The definition as it stands in this bill is very broad. It includes threats, it includes substantial likelihood of harm and concepts such as that.
When we look from the prosecution side, there will be some discretion vesting in whomever the crown attorney is prosecuting to decide from their perspective if that definition is met, and ultimately a judicial officer will make that determination.
Part of the problem is that when we're looking at detention of youth prior to that judicial determination, do they get bail or not? Quite often a justice of the peace determines whether one should be released or not, and at that very early stage, this bill casts the net too wide, especially in the definition of serious offences.

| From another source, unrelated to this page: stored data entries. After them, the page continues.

--- src/rtl/traffic_pkg.sv ---
// Shared lamp encodings, state enum and timer width for the traffic light controller.
// Lamps are one-hot {red, yellow, green}; states pair each approach's green with its yellow.
package traffic_pkg;

    localparam logic [2:0] RED    = 3'b100;
    localparam logic [2:0] YELLOW = 3'b010;
    localparam logic [2:0] GREEN  = 3'b001;

    localparam int CNT_W = 8;

    // Bit 0 selects yellow, bits [2:1] select the approach (N, S, E, W).
    typedef enum logic [2:0] {
        N_G = 3'd0,
        N_Y = 3'd1,
        S_G = 3'd2,
        S_Y = 3'd3,
        E_G = 3'd4,
        E_Y = 3'd5,
        W_G = 3'd6,
        W_Y = 3'd7
    } state_e;

    function automatic logic [2:0] lamp_for(input state_e st, input logic [1:0] approach);
        logic [2:0] lamp;
        lamp = RED;
        if (st[2:1] == approach) begin
            lamp = st[0] ? YELLOW : GREEN;
        end
        return lamp;
    endfunction

endpackage

--- src/rtl/traffic_phase_timer.sv ---
// Phase timer: counts cycles in the current phase and flags the last one.
// A count at or beyond the final value also expires, so a corrupted count recovers in one edge.
module traffic_phase_timer #(
    parameter int WIDTH = 8
) (
    input  logic             clk,
    input  logic             rst,
    input  logic [WIDTH-1:0] dur_i,
    output logic             expire_o
);

    logic [WIDTH-1:0] cnt;
    logic [WIDTH-1:0] cnt_d;
    logic [WIDTH-1:0] last;

    always_comb begin
        last     = dur_i - WIDTH'(1);
        expire_o = (cnt >= last);
        cnt_d    = expire_o ? '0 : cnt + WIDTH'(1);
    end

    always_ff @(posedge clk or negedge rst) begin
        if (!rst) begin
            cnt <= '0;
        end else begin
            cnt <= cnt_d;
        end
    end

endmodule

--- src/rtl/traffic.sv ---
// Fixed-time four-way traffic light controller: N -> S -> E -> W, each green then yellow.
// Moore outputs decoded from the state register; the phase timer decides when to advance.
module traffic
    import traffic_pkg::*;
#(
    parameter int GREEN_CYCLES  = 4,
    parameter int YELLOW_CYCLES = 2
) (
    input  logic       clk,
    input  logic       rst,
    output logic [2:0] n,
    output logic [2:0] s,
    output logic [2:0] e,
    output logic [2:0] w
);

    state_e           st;
    state_e           st_d;
    logic [CNT_W-1:0] dur;
    logic             expire;

    always_comb begin
        dur = st[0] ? CNT_W'(YELLOW_CYCLES) : CNT_W'(GREEN_CYCLES);
    end

    traffic_phase_timer #(
        .WIDTH (CNT_W)
    ) u_timer (
        .clk      (clk),
        .rst      (rst),
        .dur_i    (dur),
        .expire_o (expire)
    );

    always_ff @(posedge clk or negedge rst) begin
        if (!rst) begin
            st <= N_G;
        end else begin
            st <= st_d;
        end
    end

    // All eight codes are live, so the rotation is a plain wrap-around increment.
    always_comb begin
        st_d = st;
        if (expire) begin
            st_d = state_e'(3'(st + 3'd1));
        end
    end

    always_comb begin
        n = lamp_for(st, 2'd0);
        s = lamp_for(st, 2'd1);
        e = lamp_for(st, 2'd2);
        w = lamp_for(st, 2'd3);
    end

endmodule

--- config.mk ---
export PLATFORM = sky130hd
export DESIGN_NAME = traffic
export DESIGN_NICKNAME = d
export VERILOG_FILES = /design/src/rtl/traffic_pkg.sv /design/src/rtl/traffic_phase_timer.sv /design/src/rtl/traffic.sv
export SDC_FILE = /design/constraint.sdc
export NUM_CORES = 1
export LEC_CHECK = 0
export BUFFER_PORTS_ARGS = -buffer_cell sky130_fd_sc_hd__clkbuf_2
export CORE_AREA = 2 2 39 41
export DETAILED_ROUTE_END_ITERATION = 8
export DIE_AREA = 0 0 41 43
export HOLD_SLACK_MARGIN = 0.1
export PLACE_DENSITY = 0.68
export SKIP_CTS_REPAIR_TIMING = 1
export SYNTH_ARGS = -nofsm -noshare
export SYNTH_HDL_FRONTEND = slang
export SYNTH_SLANG_ARGS = --single-unit
--- constraint.sdc ---
create_clock -name clk -period 1.85 [get_ports clk]
set_input_delay 0 -clock clk [delete_from_list [all_inputs] [get_ports clk]]
set_output_delay 0 -clock clk [all_outputs]
set_load 0.03 [all_outputs]
# Word-level counts from Yosys, hierarchy flattened
# Cells that the tools add are included.
# classes
addsub	3
n_lt_le_gt_ge	1
eq_ne	3
muxes	7
n_reduce_logical	1
# op_table
op	count
3-bit 2-to-1 mux	5
8-bit by 1-bit adder with 8-bit output (second input constant)	1
8-bit greater-or-equal comparator	1
8-bit 2-to-1 mux	1
2-bit == test (second input constant)	2
3-bit by 1-bit subtractor with 4-bit output (second input constant)	1
3-bit by 1-bit adder with 3-bit output (second input constant)	1
2-bit by 1-bit == test with 1-bit output (second input constant)	1
2-bit zero test	1
2-bit 2-to-1 mux	1
# totals
regBits	11
input_bits	2
output_inout_bits	12
elab_cells	17

# Depth between registers and ports, before layout
# Gate-level depths: netlist (run 1).
# depth
ltp_word	4
depth_mapped	4
mapped_depth_nobuf	4

# Cells and area by module
# Synthesis (run 1) repeated with hierarchy kept, for this count alone.
# hier_totals
cells_unflattened	90
area_unflattened_um2	845.8
# by_module_without_submodules
mod	instances	cells_each	area_per_inst_um2	seq_area_each_um2
traffic_phase_timer	1	68	658.1	200.2
traffic	1	22	187.7	75.1

# Worst setup path before layout (run 1)
# Ideal clock, no wire load.
# synth_timing
kind	register to register
from	register st[0]
to	register st[1]
setup_ns	0.125
arrival_ns	1.391
required_time_ns	1.725
path_slack_ns	0.334
stages_incl_launch_ff	5
path_buffers	0
synth_period_minus_slack_ns	1.516
cell_sequence	dfrtp_1 ha_1 nor4_4 nand3_2 mux2_4
# synth_between
elab_chain_cells	3
elab_cells_between_ends	4
cone_classes	add/sub: 2; order compare: 1; mux: 1
# synth_rtl
element	line_no	rtl
from (decl)	traffic.sv:17	state_e st;
from (signal assigned)	traffic.sv:39	st <= st_d;
3-bit 2-to-1 mux	traffic.sv:23	dur = st[0] ? CNT_W'(YELLOW_CYCLES) : CNT_W'(GREEN_CYCLES);
3-bit by 1-bit subtractor with 4-bit output	traffic_phase_timer.sv:17	last = dur_i - WIDTH'(1);
8-bit greater-or-equal comparator	traffic_phase_timer.sv:18	expire_o = (cnt >= last);
# Parallel ways exist; a longest one is shown, timed or not.
# A chain may end at the register's enable or synchronous reset.

# Worst setup path in the final report (run 1)
# Ends and elaborated chain as after synthesis.

==> metrics, run 1 <==
# diodes=0; antenna violations before repair=0; later-pin clock latency in the skew report=0.26 ns; CTS tree=built; min cycle time layout=around 1.6 ns; Final ANT Viol Nets=0; Nets=70; FFs w/ async S/R, synth=1.000; max-slew violations=0; Cells after Synth=between 40 and 50; routability congestion estimate=0.7519; share of cells above drive strength 1=0.3125; Num CTS Buffers=3; GR Util All Layers=0.1096; I/O pin count=14; Clk pwr share=0.152; outcome=finished clean; Worst setup SP type=register; reg-to-reg slack, setup=between 0.2 and 0.25 ns; area share of the largest cell type after synthesis=0.5805; Die Footprint=0.001763 mm^2; DP Wirelength=582.2 um; Netlist Area Pre-Place=around 470 um^2; syn_area_per_cell=11.29 um^2; Comb power frac=0.523; Placed Area=574.3 um^2; reg2reg start=st[0]; Adder-Cell Fraction of Synth Area=0.07916; final setup vio count=0; critical path class=register to register; core area=0.001384 mm^2; Die Span Y=~43 um; Seq/Total Area, Yosys=0.5805; vias in the first global route=between 200 and 300; CP max stage cell=dfrtp_1; final hold vios=0; mux contribution to synthesized area=0.03166; Critical Path RT=around 2 ns; gr ovfl total=0; switch share=0.4804; Finished Layout Cells=80; Finished Core Util=0.4412; area grow syn2layout=28.76%; HP Class=input port to asynchronous set/reset pin; crit share post-route=0.8738; area of the multi-input gates=around 200 um^2; Peak VDD IR=0.4600 mV; port bufs=13; EDFF count, synth=0; Internal=538.4 uW; R2R depth=4; design area=610.6 um^2; die width=around 40 um; synthesized flop and latch total=11; main combinational cell family by area after synthesis=simple AND/OR/NAND/NOR gates; # rows=14; post-synthesis compound-gate area fraction=0.01319; max incr delay on CP=0.45 ns; Netlist cell types=15; DRC violations left=0; Placed Instances=between 70 and 80; Final WS setup=0.2335 ns; Leakage=between 0.3 and 0.4 nW; vias=335; Post-Route WL=785 um; Max Cap Viol=0; wire length per cell=9.813 um; crit path capture type=register; area leader, netlist=dfrtp_1; H-Tree Depth=1; switching power=497.9 uW; fill cell count=139; RSZ-0062 raised after global routing=no; pwr dens=1697 mW/mm^2; R2R Path End=st[1]; Synth Area in Simple Gates=0.2190; routed vias/inst=4.188; first-pass GRT wire length=approximately 1.2 mm; Pre-antenna DRT Iters=2; final setup TNS=0 ns; Max Clk Rate=about 0.62 GHz; Synth area leaders=dfrtp_1 58%, nor2_1 8.7%, ha_1 7.9%; Post-Synth XOR/XNOR Area=0.03694; clk buf depth=2; Synth Flop Type=dfrtp_1; worst slack, placed=0.2390 ns; clk_skew=0.0004190 ns; Synth top cells by count=11 x dfrtp_1, 11 x nor2_1, 4 x inv_1, 3 x ha_1; power share of the sequential group=0.325; CP arrival=1.77 ns; Worst Path Max Fanout=7; synth warn=0; initial core utilization=0.3427; clock slew at reported path FFs=0.06 ns; sequential standard cell area=275.3 um^2; largest net degree at the start of global routing=12; CTS sink cnt=11; CP Cell Sequence=ha_1, nor4_4, nand3_2, mux2_4; Starting DRT DRC Count=2; final hold slack=0.1579 ns; Root Driver=clkbuf_4; Final Power=1.036 mW
==> sequential cells by signal (all words and copies together), names as in the netlist <==
signal,cells
st,3
u_timer.cnt,8
==> final cells by class <==
class                           count  area share
Sequential cell                    11      0.4508
Multi-Input combinational cell     31      0.3258
Timing Repair Buffer               14      0.1230
Clock buffer                        4     0.04303
Tap cell                           16     0.03279
Inverter                            4     0.02459
==> worst max path at each step <==
stage	to	slack [ns]	startpoint
after floorplan	st[1]	0.33	st[0]
after global placement	st[1]	0.27	st[0]
after detailed placement	st[1]	0.24	st[0]
after CTS	st[1]	0.23	st[0]
after global routing	st[1]	0.11	st[0]
final	st[1]	0.23	st[0]
==> logic make-up (layout without fill, tap and decap cells) <==
logic type,Yosys count,after routing
flops,11,11
buf+inv,4,22
xor+xnor,2,2
compound gates,1,1
fa+ha+maj,3,3
mux,1,1
simple gates,19,19
other cells,1,5
==> critical path, delay by kind of cell (launching register included) <==
| kind | cells | cell delay (ns) |
|---|---|---|
| adders and majority gates | 1 | 0.26 |
| muxes | 1 | 0.33 |
| DFF | 1 | 0.45 |
| and+or+nand+nor | 2 | 0.47 |
==> cell usage in the layout (no fill, tap or decap), drive strengths merged <==
| master | instances |
|---|---|
| dfrtp | 11 |
| clkbuf | 17 |
| nand2b | 2 |
| dlygate4sd3 | 1 |
| nand3 | 1 |
| conb | 5 |
| a31oi | 1 |
| xor2 | 1 |
| or2 | 1 |
| inv | 4 |
| nor4 | 1 |
| ha | 3 |
| nand2 | 2 |
| nor2 | 11 |
| mux2 | 1 |
| nor3 | 1 |
| xnor2 | 1 |
==> power groups by stage <==
stage                     registers [mW]  logic, mW  clock network, mW
after floorplan                    0.329      0.415                  0
after global placement             0.341      0.542                  0
after detailed placement           0.344      0.545                  0
after CTS                          0.340      0.547              0.166
after global routing               0.350      0.604              0.178
final                              0.337      0.542              0.158
==> routing by layer <==
layer  track usage  part of all wire  wire length [um]
met1        0.1271              0.42               326
met2        0.1625              0.51               403
met3       0.01571             0.070                55
met4        0.1000                 0                 0
met5             0                 0                 0
Note: power is estimated with default switching activity, not from simulation.
==> run 2, diff against run 1 <==
CORE_AREA = not set   (was 2 2 39 41)
CORE_MARGIN = 2   (was not set)
CORE_UTILIZATION = 35   (was not set)
DIE_AREA = not set   (was 0 0 41 43)
PLACE_DENSITY = 0.67   (was 0.68)
TNS_END_PERCENT = 50   (was not set)
==> metrics, run 2 (same netlist as run 1, synthesis figures left out) <==
CP max stage cell=dfrtp_1; GR Util All Layers=0.1041 (-0.005512); Final Power=1.038 mW (+0.21%); Die Span Y=40.81 um (-5.1%); clk_skew=0.003309 ns (+0.002890 ns); Final ANT Viol Nets=0 (unchanged); final setup TNS=0 ns (unchanged); die width=40.81 um (-0.46%); first-pass GRT wire length=1.104 mm (-10%); H-Tree Depth=1 (unchanged); Finished Layout Cells=79 (-1.3%); Pre-antenna DRT Iters=2 (unchanged); Num CTS Buffers=3 (unchanged); Most flops, register=u_timer.cnt; CP arrival=1.75 ns (-0.02 ns); fill cell count=137 (-1.4%); Post-Route WL=700 um (-11%); # rows=13 (-1); routed vias/inst=4.089 (-2.4%); vias in the first global route=292 (-0.68%); area grow syn2layout=28.76% (unchanged); routability congestion estimate=0.7676 (+2.1%); port bufs=13 (unchanged); final hold vios=0 (unchanged); final hold slack=0.1330 ns (-0.02487 ns); RSZ-0062 raised after global routing=no; biggest regs=u_timer.cnt x8, st x3; Final WS setup=0.2460 ns (+0.01254 ns); min cycle time layout=1.604 ns (-0.01254 ns); final setup vio count=0 (unchanged); vias=323 (-3.6%); max incr delay on CP=0.45 ns (about the same); CTS tree=built; Worst path top cell family by delay=simple AND/OR/NAND/NOR gates; pwr dens=1701 mW/mm^2 (+0.21%); I/O pin count=14 (unchanged); most common cell after layout, fill and taps aside=clkbuf_2; CTS sink cnt=11 (unchanged); critical path class=register to register; DP Wirelength=576.4 um (-1.0%); antenna violations before repair=0 (unchanged); worst slack, placed=0.2503 ns (+0.01131 ns); outcome=finished clean; max reg flops=8 (unchanged); wire length per cell=8.861 um (-9.7%); Placed Area=573.1 um^2 (-0.22%); Root Driver=clkbuf_4; Die Footprint=0.001665 mm^2 (-5.5%); max-slew violations=0 (unchanged); clock slew at reported path FFs=0.07 ns (about the same); # diodes=0 (unchanged); HP Class=input port to asynchronous set/reset pin; commonest non-fill, non-tap cells in the layout=13 x clkbuf_2, 11 x nor2_1, 11 x dfrtp_1, 5 x conb_1, 4 x inv_1; initial core utilization=0.3690 (+0.02636); share of cells above drive strength 1=0.3281 (+0.01563); Worst Path Max Fanout=7 (unchanged); gr ovfl total=0 (unchanged); clk buf depth=2 (unchanged); Worst setup SP type=register; Nets=70 (unchanged); crit path capture type=register; Placed Instances=74 (-1.3%); Finished Core Util=0.4752 (+0.03394); DRC violations left=0 (unchanged); largest net degree at the start of global routing=12 (unchanged); Leakage=0.3220 nW (+0.85%); core area=0.001285 mm^2 (-7.1%); Peak VDD IR=0.6354 mV (+38%); crit share post-route=0.8670 (-0.006780); later-pin clock latency in the skew report=0.26 ns (about the same); reg-to-reg slack, setup=0.25 ns (about the same); Max Cap Viol=0 (unchanged); Critical Path RT=2.00 ns (about the same); design area=610.6 um^2 (unchanged); CP Cell Sequence=ha_1, nor4_4, nand3_2, mux2_4; Starting DRT DRC Count=1 (-1); WP buf/inv=0 (unchanged); Max Clk Rate=0.6234 GHz (+0.78%)
[run 2: power breakdown]
group / switching [mW] / total, mW / leakage (nW) / internal, mW
sequential: 0.0544 / 0.337 / 0.135 / 0.282
clock: 0.0756 / 0.155 / 0.0177 / 0.0798
combinational: 0.374 / 0.546 / 0.169 / 0.172
[run 2: final timing paths]
kind,startpoint,to,cells after the start
min,rst,u_timer.cnt[6],2
max in group asynchronous,rst,st[1],2
min reg2reg,u_timer.cnt[0],u_timer.cnt[0],1
max reg2reg,st[0],st[1],4
max,st[0],st[1],4
min in group clk,u_timer.cnt[0],u_timer.cnt[0],1
[run 2: cell type report]
| cell class | count | area (um^2) | share of cell area |
|---|---|---|---|
| Timing Repair Buffer | 14 | 75.07 | 0.1230 |
| Tap cell | 15 | 18.77 | 0.03074 |
| Inverter | 4 | 15.01 | 0.02459 |
| Sequential cell | 11 | 275.3 | 0.4508 |
| Clock buffer | 3 | 22.52 | 0.03689 |
| Clock inverter | 1 | 5.005 | 0.008197 |
| Multi-Input combinational cell | 31 | 198.9 | 0.3258 |
[run 2: metal layers]
| metal | part of all wire | vias up | track usage |
|---|---|---|---|
| met5 | 0 | - | 0 |
| met3 | 0.073 | 0 | 0.01630 |
| met2 | 0.46 | 12 | 0.1719 |
| li1 | - | 170 | - |
| met1 | 0.47 | 141 | 0.1207 |
| met4 | 0 | 0 | 0.07500 |
==> run 3, diff against run 2 <==
--- a/config.mk
+++ b/config.mk
@@ -10,2 +10,3 @@
 export CORE_UTILIZATION = 35
+export CTS_BUF_LIST = sky130_fd_sc_hd__clkbuf_2
 export DETAILED_ROUTE_END_ITERATION = 8
==> constraint.sdc (replaced) <==
create_clock -name clk -period 1.85 [get_ports clk]
set_input_delay 0.555 -clock clk [delete_from_list [all_inputs] [get_ports clk]]
set_output_delay 0.555 -clock clk [all_outputs]
set_load 0.03 [all_outputs]
==> metrics, run 3 (same netlist as run 1, synthesis figures left out) <==
Die Footprint=0.001665 mm^2 (unchanged); Max Clk Rate=0.5647 GHz (-9.4%); clk buf depth=2 (unchanged); Placed Area=573.1 um^2 (unchanged); R2R Path End=st[1]; sequential standard cell area=276.5 um^2 (+0.45%); first-pass GRT wire length=1.159 mm (+5.0%); CP arrival=1.22 ns (-0.53 ns); # rows=13 (unchanged); Nets=71 (+1.4%); die width=40.81 um (unchanged); fill cell count=125 (-8.8%); clk_skew=0.0007328 ns (-0.002576 ns); final setup vio count=0 (unchanged); CP max stage cell=dfrtp_1; R2R depth=4 (unchanged); CTS sink cnt=11 (unchanged); crit share post-route=0.9573 (+0.09025); Starting DRT DRC Count=3 (+2); core area=0.001285 mm^2 (unchanged); max-slew violations=0 (unchanged); antenna violations before repair=0 (unchanged); DP Wirelength=588.5 um (+2.1%); CP Cell Sequence=or2_4, nor2_1, buf_4; Post-Route WL=793 um (+13%); Most flops, register=u_timer.cnt; Root Driver=clkbuf_2; critical path class=register to primary output; I/O pin count=14 (unchanged); largest net degree at the start of global routing=12 (unchanged); Num CTS Buffers=3 (unchanged); max reg flops=8 (unchanged); routability congestion estimate=0.7104 (-7.5%); Worst path top cell family by delay=flip-flops; port bufs=13 (unchanged); vias in the first global route=288 (-1.4%); final hold vios=0 (unchanged); wire length per cell=9.913 um (+12%); Final Power=1.077 mW (+3.7%); Critical Path RT=1.29 ns (-0.71 ns); design area=619.3 um^2 (+1.4%); initial core utilization=0.3690 (unchanged); switching power=519.7 uW (+3.0%); Die Span Y=40.81 um (unchanged); Internal=557.2 uW (+4.3%); most common cell after layout, fill and taps aside=clkbuf_2; area grow syn2layout=30.61%; H-Tree Depth=1 (unchanged); CTS tree=built; Peak VDD IR=0.5057 mV (-20%); DRC violations left=0 (unchanged); Worst setup SP type=register; RSZ-0062 raised after global routing=yes; GR Util All Layers=0.1125 (+0.008395); outcome=finished clean; switch share=0.4826 (-0.003115); power share of the sequential group=0.314 (-0.010); Clk pwr share=0.129 (-0.021); gr ovfl total=0 (unchanged); crit path capture type=primary output; Pre-antenna DRT Iters=2 (unchanged); max incr delay on CP=0.43 ns (-0.02 ns); area of the multi-input gates=203.9 um^2 (+2.5%); reg-to-reg slack, setup=0.23 ns (-0.02 ns); reg2reg start=st[0]; Worst Path Max Fanout=5 (-2); # diodes=0 (unchanged); min cycle time layout=1.771 ns (+0.1670 ns); Max Cap Viol=0 (unchanged); pwr dens=1739 mW/mm^2 (+2.2%); biggest regs=u_timer.cnt x8, st x3; Leakage=0.3297 nW (+2.4%); worst slack, placed=0.2096 ns (-0.04069 ns); clock slew at reported path FFs=0.11 ns (+0.04 ns); Comb power frac=0.557 (+0.031); later-pin clock latency in the skew report=0.26 ns (about the same); Final ANT Viol Nets=0 (unchanged); WP buf/inv=1 (+1); commonest non-fill, non-tap cells in the layout=12 x clkbuf_2, 10 x nor2_1, 10 x dfrtp_1, 5 x conb_1; Final WS setup=0.07905 ns (-0.1670 ns); routed vias/inst=4.313 (+5.5%); vias=345 (+6.8%); HP Class=input port to asynchronous set/reset pin; share of cells above drive strength 1=0.3846 (+0.05649)
==> run 3: cell count changes in the layout (fill, tap and decap cells not counted), sizes merged <==
cell / change
buf: +7
clkbuf: -4
clkinv: -1
dlygate4sd3: -1
==> run 3: layer usage <==
metal / track usage / vias up / share of wire
met4: 0.1000 / 0 / 0.037
met3: 0.01630 / 2 / 0.052
met2: 0.1953 / 14 / 0.46
met1: 0.1150 / 157 / 0.45
met5: 0 / - / 0
li1: - / 172 / -
==> run 3: worst reg2reg max path: cells and delay by family, from the launching register on <==
kind	cells	cell delay [ns]
flip-flops	1	0.47
multiplexers	1	0.33
AND/OR/NAND/NOR	2	0.47
adder cells (fa/ha/maj)	1	0.25
==> run 3: cell type report <==
| type | instances | area share |
|---|---|---|
| inverter | 4 | 0.02424 |
| clock buffer | 4 | 0.03232 |
| sequential | 11 | 0.4465 |
| timing repair buffer | 15 | 0.1374 |
| multi-input combinational | 31 | 0.3293 |
| tap | 15 | 0.03030 |
==> run 3: power by group through the flow <==
stage / Sequential [mW] / Combinational (mW) / Clock (mW)
floorplan: 0.329 / 0.415 / 0
global placement: 0.339 / 0.546 / 0
detailed placement: 0.343 / 0.548 / 0
CTS: 0.338 / 0.550 / 0.146
global route: 0.346 / 0.668 / 0.157
finish: 0.338 / 0.600 / 0.138
==> run 3: how the worst max path moves through the flow <==
stage	startpoint	end	slack [ns]	cells after the start
after floorplan	st[2]	n[0]	0.06	2
after global placement	st[2]	n[0]	0.25	3
after detailed placement	st[0]	st[1]	0.21	4
after CTS	st[2]	n[1]	-0.07	3
after global routing	st[1]	w[0]	-0.01	4
final	st[2]	n[1]	0.08	3
==> run 3: per-stage QoR <==
| stage | setup TNS, ns | util | std cells | hold WS, ns |
|---|---|---|---|---|
| after floorplan | 0 | - | 46 | 0.2594 |
| after global placement | 0 | 0.4460 | 74 | 0.4397 |
| after detailed placement | 0 | 0.4460 | 74 | 0.4404 |
| after CTS | -0.1279 | 0.4615 | 78 | 0.1329 |
| after global routing | -0.01391 | 0.4820 | 80 | 0.1297 |
| final | 0 | 0.4820 | 80 | 0.1435 |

You had asked earlier if what we have now works. We've heard from people much more expert than I am about how rehabilitation works. I see that every day in the clients whom I work with; many young people from disadvantaged backgrounds are charged with property offences or schoolyard offences. I see how the rehabilitation works, and part of the reason I see how it works is that I never see the client again after I'm done with him.
My firm specifically has represented youth who were charged with very serious offences. We represented a youth in Ottawa charged with a very high-profile homicide. I can tell you that youth was detained, he was tried, he was sentenced as an adult. So when we're speaking about rehabilitation, it works currently, and when we're speaking about serious offences, the ability to detain and the practicalities, are these youths detained? In the vast majority of cases, they are.